Twin Butte Responds to Open Letter to Debenture Holders

CALGARY, Aug. 25, 2016 /CNW/ - (TSX: TBE) – Twin Butte Energy Ltd. ("Twin Butte" or the "Company") wishes to respond to the claims made in a press release from Mr. Murray Bockhold yesterday, which included a number of inaccurate statements. The facts have been previously disclosed to all stakeholders and re-iterated to Mr. Bockhold (Bockhold Investment Management Group) and Mr. Edmonstone (Macquarie Capital) in a meeting held with members of the special committee of the board of directors of Twin Butte.

The facts are as follows:

  • The Company announced it was entering into a strategic alternatives process in December 2015.
  • The Company's bank syndicate determined in January 2016, primarily due to the reduction in forecast commodity prices, that the Company's credit facilities were being reduced significantly, requiring repayment of the Company's $85 million non-revolving credit facility by April 30, 2016.
  • The Company, with support of Peters & Co. Limited. and National Bank Financial, ran a fulsome strategic alternatives process involving over 450 potential counterparties, which culminated in the Company entering into the arrangement agreement with Reignwood Resources Holding Pte. Ltd. the ("Purchaser") and Reignwood Resources Trading UK Limited on June 23, 2016 after extensive arm's length negotiations between the Company and the Purchaser.
  • Subsequent to April 30, 2016 the Company's bank syndicate has provided multiple extensions of the maturity date of the Company's $85 million non-revolving credit facility. The Company is currently operating under a forbearance agreement with its bank syndicate pursuant to which the bank syndicate has agreed to forbear from exercising its rights and remedies for default under Twin Butte's credit agreement subject to certain conditions including that the Company's previously announced plan of arrangement (the "Arrangement") with the Purchaser is completed by September 26, 2016.
  • The offer received from Reignwood Resources Holding Pte Ltd. ("Reignwood") was structured by Reignwood and their advisors and was non-negotiable. As the offer from Reignwood was the only offer received that preserved value for all stakeholders, including the Company's debentureholders and shareholders, as well as its other creditors, including the bank syndicate, the board of directors accepted Reignwood's offer. No other offers received during the process provided any compensation for debentureholders or shareholders.
  • The consideration under the arrangement provided a 20% premium to debentureholders and a 5% discount to shareholders based on the 20 day VWAP of the debentures and shares, respectively on announcement of the Arrangement on June 24, 2016.
  • A proposal to convert debentureholders into equity shares was provided by Mr. Bockhold and Mr. Edmonstone to Reignwood's advisors and they have informed Twin Butte that they will not entertain such proposal. In fact, Reignwood is firm that there will be no changes to their current offer.

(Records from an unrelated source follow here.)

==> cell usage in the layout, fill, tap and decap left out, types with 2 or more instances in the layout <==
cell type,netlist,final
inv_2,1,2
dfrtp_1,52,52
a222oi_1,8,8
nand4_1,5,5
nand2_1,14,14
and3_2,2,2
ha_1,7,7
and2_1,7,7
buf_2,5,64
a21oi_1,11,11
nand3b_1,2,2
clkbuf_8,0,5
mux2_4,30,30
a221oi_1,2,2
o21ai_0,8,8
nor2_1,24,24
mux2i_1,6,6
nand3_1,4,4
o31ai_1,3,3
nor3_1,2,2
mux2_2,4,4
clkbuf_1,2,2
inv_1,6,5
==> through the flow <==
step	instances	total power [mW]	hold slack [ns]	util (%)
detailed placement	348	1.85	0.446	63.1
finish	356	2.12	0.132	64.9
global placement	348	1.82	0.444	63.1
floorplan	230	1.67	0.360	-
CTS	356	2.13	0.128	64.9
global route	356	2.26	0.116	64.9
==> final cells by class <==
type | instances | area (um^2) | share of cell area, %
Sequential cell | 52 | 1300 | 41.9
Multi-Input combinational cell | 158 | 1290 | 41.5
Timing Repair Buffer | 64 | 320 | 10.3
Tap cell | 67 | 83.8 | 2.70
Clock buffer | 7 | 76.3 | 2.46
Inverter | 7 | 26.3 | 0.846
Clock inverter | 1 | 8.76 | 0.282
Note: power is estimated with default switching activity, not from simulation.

In the event of an adverse vote by either the debentureholders or the shareholders, the Arrangement Agreement may be terminated and the Arrangement abandoned at any time.   The Company would also be in default under its senior lending facility, entitling the senior lenders to take all steps to enforce their security. Neither the bank syndicate nor Reignwood are willing to make any changes to the arrangement terms.

The Board of Twin Butte has a broad responsibility and fiduciary duty to balance the interests of all stakeholders including the secured lenders, debentureholders, shareholders and employees. In fulfilling these responsibilities, the Board concluded, after examining all alternatives, that the Arrangement represented the most equitable sharing of value between the stakeholders and represented the highest aggregate value available to all of the stakeholders. The Arrangement represents a financial restructuring and the opportunity for the company to continue as a going concern. The Arrangement alternative is vastly superior to the possibility of insolvency, which the Board believes will lead to greater value destruction for all stakeholders.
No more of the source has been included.